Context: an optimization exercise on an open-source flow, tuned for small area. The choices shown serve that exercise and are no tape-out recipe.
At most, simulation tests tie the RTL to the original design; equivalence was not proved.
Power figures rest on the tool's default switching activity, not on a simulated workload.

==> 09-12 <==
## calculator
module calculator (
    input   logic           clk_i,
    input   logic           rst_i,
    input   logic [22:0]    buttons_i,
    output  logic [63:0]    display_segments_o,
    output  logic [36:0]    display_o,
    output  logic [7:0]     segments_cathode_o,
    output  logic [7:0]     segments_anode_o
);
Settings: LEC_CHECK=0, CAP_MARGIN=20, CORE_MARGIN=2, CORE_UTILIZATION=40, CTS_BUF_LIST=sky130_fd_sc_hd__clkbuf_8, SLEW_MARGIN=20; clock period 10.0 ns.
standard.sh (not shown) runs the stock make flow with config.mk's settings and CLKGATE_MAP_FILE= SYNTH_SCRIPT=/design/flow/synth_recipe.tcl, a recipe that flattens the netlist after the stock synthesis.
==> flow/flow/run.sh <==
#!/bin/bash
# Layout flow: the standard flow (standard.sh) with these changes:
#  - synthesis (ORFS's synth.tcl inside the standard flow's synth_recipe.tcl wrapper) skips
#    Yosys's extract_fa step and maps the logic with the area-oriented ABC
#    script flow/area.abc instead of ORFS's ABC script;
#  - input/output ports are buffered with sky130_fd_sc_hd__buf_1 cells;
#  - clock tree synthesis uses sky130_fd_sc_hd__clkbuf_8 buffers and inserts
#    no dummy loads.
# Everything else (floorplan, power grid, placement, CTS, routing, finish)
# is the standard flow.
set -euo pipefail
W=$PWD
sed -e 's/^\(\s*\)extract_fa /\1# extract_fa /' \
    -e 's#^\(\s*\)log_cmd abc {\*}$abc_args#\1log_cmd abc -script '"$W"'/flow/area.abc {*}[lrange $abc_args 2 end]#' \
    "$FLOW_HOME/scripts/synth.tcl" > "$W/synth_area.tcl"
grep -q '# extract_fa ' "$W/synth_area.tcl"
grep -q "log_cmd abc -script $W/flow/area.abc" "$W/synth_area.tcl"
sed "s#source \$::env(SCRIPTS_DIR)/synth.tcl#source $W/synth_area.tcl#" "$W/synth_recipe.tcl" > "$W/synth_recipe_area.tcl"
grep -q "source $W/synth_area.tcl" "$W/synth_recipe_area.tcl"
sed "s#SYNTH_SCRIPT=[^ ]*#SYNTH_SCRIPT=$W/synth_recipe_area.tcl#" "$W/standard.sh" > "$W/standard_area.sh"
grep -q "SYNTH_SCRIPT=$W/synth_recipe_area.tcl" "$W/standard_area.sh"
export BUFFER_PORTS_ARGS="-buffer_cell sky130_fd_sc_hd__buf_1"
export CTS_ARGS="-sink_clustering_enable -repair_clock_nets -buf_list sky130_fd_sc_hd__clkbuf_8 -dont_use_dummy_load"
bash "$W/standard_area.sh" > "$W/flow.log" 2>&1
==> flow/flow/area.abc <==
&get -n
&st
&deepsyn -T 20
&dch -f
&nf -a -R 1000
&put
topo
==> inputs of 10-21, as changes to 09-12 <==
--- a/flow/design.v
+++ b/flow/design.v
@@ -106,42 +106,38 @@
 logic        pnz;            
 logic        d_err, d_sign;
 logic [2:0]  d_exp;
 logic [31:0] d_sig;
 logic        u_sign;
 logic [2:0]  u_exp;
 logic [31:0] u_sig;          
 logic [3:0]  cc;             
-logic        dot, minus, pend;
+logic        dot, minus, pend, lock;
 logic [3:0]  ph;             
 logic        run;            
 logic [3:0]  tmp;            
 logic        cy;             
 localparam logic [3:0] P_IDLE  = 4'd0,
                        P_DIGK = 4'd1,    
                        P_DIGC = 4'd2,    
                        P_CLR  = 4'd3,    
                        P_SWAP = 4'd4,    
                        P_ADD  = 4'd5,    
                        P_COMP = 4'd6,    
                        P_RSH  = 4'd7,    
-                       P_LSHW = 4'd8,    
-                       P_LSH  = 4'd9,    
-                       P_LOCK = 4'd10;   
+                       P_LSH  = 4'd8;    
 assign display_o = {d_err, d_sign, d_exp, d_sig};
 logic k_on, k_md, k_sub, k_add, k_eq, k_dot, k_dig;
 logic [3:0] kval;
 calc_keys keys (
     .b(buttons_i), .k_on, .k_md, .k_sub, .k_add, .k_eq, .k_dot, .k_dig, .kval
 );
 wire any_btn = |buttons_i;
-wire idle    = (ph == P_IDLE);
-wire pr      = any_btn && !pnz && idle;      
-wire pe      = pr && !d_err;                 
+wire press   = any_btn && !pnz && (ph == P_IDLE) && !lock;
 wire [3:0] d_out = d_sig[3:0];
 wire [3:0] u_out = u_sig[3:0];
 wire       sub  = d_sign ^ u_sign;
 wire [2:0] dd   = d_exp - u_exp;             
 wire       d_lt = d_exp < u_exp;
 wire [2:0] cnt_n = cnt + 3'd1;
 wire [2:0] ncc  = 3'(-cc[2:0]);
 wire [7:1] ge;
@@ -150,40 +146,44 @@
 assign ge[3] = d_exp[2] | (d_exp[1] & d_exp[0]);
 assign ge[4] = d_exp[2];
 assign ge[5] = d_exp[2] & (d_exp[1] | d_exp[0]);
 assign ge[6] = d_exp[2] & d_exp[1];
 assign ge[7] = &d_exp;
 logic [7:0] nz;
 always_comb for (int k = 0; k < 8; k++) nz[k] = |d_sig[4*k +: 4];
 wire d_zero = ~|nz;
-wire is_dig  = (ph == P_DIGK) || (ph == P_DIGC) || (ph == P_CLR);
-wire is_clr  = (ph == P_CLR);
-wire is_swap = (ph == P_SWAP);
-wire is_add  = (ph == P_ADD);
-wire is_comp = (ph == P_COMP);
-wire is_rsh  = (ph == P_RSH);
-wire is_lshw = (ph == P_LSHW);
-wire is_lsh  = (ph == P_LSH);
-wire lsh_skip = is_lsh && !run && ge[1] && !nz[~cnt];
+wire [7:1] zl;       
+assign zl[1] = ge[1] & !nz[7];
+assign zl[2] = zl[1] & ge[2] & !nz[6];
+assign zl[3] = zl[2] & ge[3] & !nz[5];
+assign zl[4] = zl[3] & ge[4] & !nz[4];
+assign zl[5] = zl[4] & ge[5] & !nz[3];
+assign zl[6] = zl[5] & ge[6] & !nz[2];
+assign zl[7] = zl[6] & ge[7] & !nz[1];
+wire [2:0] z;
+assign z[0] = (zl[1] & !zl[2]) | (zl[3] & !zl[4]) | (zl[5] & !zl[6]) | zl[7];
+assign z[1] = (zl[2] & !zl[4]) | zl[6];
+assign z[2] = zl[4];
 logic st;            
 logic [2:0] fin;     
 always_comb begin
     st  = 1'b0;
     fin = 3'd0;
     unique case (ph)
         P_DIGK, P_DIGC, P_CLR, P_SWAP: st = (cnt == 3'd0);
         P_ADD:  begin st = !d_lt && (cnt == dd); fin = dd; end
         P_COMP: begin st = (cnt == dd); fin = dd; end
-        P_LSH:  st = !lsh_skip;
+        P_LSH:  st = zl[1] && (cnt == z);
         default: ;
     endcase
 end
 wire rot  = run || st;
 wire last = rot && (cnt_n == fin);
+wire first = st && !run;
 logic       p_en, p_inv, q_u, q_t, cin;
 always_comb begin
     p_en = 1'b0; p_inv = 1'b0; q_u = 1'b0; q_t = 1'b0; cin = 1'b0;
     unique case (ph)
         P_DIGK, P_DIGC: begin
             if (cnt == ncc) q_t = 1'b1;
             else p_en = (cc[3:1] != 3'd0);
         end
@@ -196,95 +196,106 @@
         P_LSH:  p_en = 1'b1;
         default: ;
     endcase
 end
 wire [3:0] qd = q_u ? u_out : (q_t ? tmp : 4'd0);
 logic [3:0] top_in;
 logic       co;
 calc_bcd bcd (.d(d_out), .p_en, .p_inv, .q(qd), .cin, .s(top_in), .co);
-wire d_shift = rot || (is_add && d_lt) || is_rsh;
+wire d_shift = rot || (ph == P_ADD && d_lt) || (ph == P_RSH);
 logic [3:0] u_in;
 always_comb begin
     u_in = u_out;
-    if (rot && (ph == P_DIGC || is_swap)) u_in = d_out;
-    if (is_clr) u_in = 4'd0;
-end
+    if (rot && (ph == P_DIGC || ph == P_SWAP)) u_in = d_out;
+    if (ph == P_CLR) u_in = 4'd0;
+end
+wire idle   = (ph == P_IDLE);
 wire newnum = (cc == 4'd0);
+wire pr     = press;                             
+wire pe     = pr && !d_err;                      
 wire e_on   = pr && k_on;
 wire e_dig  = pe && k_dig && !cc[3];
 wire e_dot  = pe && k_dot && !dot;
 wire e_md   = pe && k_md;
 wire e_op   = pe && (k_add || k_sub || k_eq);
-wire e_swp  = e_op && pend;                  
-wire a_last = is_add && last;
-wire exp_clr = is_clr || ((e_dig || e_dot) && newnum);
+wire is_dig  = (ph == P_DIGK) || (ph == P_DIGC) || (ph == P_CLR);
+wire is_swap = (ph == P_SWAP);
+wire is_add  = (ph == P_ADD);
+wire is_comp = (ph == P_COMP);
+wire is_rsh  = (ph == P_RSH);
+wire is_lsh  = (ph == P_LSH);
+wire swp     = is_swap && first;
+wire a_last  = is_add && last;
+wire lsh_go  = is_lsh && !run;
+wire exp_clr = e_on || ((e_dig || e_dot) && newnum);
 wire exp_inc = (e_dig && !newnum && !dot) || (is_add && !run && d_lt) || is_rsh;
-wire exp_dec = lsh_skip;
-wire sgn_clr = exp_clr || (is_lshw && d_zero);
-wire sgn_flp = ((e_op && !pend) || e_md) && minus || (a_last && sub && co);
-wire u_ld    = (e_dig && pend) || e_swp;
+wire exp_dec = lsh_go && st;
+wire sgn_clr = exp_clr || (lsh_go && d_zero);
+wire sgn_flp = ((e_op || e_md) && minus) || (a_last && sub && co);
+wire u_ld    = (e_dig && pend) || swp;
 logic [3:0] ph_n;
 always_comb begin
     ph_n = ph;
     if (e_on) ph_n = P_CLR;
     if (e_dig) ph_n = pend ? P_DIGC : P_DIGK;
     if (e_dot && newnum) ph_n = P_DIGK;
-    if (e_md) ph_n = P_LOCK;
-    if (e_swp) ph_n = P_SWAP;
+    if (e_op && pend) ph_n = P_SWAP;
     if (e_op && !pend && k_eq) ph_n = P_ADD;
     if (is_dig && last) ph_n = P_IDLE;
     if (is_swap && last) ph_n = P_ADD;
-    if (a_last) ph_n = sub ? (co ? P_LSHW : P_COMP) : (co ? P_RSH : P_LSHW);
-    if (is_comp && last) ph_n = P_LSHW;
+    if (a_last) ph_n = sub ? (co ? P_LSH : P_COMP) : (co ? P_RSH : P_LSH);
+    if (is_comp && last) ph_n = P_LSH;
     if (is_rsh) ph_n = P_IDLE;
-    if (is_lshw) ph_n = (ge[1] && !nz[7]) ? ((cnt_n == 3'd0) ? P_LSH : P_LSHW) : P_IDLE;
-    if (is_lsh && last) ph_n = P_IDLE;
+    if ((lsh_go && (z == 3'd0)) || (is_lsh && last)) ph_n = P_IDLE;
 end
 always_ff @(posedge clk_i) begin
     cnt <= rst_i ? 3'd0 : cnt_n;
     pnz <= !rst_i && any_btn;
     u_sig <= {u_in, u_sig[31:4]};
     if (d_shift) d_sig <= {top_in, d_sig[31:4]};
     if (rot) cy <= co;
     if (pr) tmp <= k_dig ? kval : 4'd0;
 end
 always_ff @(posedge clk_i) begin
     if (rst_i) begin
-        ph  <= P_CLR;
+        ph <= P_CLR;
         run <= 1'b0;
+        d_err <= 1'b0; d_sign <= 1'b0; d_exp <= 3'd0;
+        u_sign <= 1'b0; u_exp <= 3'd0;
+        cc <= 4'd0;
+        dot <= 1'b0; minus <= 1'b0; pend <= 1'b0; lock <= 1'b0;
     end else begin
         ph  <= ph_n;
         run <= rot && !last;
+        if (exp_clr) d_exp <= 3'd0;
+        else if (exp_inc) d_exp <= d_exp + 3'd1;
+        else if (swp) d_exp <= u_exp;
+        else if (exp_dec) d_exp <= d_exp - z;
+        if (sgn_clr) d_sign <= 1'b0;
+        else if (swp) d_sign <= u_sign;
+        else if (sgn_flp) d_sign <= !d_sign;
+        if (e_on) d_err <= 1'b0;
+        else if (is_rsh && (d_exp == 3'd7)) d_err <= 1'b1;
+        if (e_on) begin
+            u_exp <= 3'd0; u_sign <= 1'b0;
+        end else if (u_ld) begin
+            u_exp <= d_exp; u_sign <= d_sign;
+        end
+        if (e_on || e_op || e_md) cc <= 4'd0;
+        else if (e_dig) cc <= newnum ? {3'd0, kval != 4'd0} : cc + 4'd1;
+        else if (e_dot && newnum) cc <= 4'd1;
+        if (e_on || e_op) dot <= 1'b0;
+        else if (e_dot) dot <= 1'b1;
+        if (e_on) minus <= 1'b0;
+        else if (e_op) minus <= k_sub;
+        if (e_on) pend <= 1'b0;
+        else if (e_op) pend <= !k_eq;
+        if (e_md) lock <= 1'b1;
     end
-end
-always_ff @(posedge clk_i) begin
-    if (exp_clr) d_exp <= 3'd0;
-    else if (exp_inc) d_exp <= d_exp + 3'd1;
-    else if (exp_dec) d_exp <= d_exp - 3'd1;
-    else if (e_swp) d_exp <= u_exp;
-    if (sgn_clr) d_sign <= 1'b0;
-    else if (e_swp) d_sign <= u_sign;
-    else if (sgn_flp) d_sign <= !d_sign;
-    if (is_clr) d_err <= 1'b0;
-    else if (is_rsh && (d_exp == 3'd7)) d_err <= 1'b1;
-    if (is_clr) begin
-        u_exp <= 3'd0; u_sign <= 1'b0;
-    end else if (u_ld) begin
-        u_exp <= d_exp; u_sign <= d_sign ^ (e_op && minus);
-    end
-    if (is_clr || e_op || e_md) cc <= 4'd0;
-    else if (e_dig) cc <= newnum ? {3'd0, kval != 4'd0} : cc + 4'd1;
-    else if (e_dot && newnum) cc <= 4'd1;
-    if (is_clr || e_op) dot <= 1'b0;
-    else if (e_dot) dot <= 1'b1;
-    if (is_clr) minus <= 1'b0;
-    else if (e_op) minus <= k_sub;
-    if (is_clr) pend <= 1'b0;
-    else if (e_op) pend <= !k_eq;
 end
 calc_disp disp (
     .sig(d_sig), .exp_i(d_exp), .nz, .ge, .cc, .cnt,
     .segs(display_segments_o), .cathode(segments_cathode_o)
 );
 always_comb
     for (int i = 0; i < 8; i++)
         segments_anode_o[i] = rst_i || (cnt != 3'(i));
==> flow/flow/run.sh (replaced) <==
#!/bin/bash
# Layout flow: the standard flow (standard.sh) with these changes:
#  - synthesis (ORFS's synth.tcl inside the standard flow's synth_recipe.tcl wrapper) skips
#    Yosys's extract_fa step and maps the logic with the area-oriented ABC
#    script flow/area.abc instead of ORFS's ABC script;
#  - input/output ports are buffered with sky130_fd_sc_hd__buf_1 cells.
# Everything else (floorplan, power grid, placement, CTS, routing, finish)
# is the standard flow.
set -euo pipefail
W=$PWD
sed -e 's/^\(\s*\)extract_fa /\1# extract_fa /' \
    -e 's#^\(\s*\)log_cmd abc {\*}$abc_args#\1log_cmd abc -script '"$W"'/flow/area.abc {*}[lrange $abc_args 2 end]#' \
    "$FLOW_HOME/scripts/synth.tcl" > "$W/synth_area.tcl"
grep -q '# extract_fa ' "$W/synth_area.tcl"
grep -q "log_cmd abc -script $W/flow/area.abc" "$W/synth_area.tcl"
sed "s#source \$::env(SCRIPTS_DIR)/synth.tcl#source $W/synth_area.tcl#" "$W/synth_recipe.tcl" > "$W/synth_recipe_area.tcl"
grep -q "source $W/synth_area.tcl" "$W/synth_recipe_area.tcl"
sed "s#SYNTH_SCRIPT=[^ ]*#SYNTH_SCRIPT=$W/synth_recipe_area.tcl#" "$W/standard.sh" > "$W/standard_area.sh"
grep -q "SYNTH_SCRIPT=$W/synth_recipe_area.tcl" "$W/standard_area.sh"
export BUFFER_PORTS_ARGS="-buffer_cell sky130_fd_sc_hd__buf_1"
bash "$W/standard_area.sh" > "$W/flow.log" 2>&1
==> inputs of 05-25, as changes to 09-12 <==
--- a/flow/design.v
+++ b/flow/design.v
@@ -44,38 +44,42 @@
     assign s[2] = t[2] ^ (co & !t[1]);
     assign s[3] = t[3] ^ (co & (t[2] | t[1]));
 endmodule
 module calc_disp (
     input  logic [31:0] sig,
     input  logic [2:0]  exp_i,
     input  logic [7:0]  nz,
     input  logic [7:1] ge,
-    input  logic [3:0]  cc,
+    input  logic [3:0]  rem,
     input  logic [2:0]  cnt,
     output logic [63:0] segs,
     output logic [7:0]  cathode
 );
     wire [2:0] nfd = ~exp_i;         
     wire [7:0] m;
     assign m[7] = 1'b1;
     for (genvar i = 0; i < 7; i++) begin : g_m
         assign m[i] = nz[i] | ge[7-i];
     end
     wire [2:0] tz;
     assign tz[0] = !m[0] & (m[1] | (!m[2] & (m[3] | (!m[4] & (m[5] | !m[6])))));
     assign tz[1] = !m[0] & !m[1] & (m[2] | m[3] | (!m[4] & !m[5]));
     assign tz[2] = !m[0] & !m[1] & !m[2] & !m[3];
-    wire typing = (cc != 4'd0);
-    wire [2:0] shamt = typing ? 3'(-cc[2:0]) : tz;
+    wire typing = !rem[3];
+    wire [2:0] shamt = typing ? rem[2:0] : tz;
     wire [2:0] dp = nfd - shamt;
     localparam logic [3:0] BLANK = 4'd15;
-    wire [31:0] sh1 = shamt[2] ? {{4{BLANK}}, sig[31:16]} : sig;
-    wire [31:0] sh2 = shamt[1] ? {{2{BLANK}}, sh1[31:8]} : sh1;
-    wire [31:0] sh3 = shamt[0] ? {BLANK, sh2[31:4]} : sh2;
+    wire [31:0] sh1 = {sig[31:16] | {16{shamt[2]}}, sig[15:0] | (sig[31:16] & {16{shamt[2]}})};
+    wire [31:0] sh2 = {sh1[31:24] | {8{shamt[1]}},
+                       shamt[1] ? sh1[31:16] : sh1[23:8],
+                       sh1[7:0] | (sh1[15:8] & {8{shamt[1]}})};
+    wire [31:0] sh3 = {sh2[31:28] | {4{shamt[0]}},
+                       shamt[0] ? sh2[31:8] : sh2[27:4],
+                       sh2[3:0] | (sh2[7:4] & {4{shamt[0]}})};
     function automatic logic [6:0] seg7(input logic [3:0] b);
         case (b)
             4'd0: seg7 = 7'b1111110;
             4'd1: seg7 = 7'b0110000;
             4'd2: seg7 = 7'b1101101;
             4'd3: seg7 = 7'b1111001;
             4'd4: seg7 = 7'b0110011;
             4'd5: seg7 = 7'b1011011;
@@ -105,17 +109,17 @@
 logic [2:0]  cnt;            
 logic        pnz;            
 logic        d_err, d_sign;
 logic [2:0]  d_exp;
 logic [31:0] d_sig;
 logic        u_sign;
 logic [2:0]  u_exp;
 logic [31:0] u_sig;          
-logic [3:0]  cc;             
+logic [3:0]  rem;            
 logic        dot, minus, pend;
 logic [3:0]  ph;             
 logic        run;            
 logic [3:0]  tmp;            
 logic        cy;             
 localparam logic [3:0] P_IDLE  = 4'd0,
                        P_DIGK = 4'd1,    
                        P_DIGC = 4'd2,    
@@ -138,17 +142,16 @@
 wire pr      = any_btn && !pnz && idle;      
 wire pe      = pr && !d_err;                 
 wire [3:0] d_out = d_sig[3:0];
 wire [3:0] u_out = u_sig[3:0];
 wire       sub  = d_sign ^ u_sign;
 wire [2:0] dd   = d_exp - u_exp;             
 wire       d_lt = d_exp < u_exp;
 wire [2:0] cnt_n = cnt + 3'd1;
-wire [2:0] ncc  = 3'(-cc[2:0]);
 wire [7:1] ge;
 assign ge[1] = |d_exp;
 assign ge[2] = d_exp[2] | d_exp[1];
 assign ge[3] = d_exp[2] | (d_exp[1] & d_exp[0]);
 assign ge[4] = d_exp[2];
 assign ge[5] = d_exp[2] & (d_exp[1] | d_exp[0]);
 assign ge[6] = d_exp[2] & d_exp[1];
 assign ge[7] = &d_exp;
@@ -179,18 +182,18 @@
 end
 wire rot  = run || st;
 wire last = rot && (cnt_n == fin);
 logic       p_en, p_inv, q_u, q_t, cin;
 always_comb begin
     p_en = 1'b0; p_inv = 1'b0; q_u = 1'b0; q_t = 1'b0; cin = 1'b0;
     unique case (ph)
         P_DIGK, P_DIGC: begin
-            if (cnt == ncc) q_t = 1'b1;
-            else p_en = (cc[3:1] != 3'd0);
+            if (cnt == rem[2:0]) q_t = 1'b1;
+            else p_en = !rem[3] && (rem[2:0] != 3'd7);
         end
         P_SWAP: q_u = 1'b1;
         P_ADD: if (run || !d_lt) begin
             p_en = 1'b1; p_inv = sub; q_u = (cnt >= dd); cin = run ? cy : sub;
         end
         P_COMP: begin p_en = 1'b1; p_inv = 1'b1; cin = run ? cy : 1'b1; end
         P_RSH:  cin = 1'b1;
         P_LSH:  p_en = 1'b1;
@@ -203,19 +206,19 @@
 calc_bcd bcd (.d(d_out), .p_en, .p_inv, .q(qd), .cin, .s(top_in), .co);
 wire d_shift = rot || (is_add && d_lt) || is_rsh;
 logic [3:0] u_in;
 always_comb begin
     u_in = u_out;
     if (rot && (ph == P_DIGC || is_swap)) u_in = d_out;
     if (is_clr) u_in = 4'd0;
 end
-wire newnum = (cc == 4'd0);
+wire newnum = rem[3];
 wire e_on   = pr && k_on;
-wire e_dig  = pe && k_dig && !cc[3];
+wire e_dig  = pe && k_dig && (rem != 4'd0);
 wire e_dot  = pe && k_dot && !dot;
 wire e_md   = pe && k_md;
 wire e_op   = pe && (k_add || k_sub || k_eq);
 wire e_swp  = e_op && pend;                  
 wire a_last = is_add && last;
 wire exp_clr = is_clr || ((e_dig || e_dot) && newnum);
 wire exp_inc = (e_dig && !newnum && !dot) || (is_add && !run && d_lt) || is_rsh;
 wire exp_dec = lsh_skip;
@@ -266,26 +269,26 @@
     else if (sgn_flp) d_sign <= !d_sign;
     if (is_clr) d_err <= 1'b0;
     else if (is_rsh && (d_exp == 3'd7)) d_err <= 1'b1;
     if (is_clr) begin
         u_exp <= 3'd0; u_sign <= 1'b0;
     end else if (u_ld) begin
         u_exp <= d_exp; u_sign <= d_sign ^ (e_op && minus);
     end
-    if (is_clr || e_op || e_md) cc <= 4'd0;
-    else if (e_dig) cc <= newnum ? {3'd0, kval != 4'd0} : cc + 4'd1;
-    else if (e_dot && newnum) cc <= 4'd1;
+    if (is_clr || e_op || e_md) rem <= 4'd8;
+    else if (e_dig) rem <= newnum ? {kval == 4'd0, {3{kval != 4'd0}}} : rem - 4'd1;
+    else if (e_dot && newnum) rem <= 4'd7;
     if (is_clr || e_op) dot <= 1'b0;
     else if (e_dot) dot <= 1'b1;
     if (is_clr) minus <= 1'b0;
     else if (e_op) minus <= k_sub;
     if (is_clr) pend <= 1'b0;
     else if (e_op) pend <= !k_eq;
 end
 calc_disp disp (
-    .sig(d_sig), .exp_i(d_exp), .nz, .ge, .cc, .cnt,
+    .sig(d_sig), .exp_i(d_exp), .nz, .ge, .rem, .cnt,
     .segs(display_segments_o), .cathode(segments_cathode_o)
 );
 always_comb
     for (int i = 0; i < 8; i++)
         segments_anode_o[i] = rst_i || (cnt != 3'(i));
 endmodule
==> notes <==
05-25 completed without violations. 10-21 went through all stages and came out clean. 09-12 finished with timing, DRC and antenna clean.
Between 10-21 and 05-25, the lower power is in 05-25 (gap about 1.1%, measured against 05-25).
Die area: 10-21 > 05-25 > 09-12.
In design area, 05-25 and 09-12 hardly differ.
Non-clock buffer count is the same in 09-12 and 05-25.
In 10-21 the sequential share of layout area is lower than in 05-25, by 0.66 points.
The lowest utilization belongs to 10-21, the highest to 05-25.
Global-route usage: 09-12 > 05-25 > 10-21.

▬▬▬▬▬▬▬▬▬▬

** WORK INSTRUCTION **
Out of the preceding entries, pull each line that contains the word "buffered".

** RESULT OF THE TASK **
#  - input/output ports are buffered with sky130_fd_sc_hd__buf_1 cells;
#  - input/output ports are buffered with sky130_fd_sc_hd__buf_1 cells.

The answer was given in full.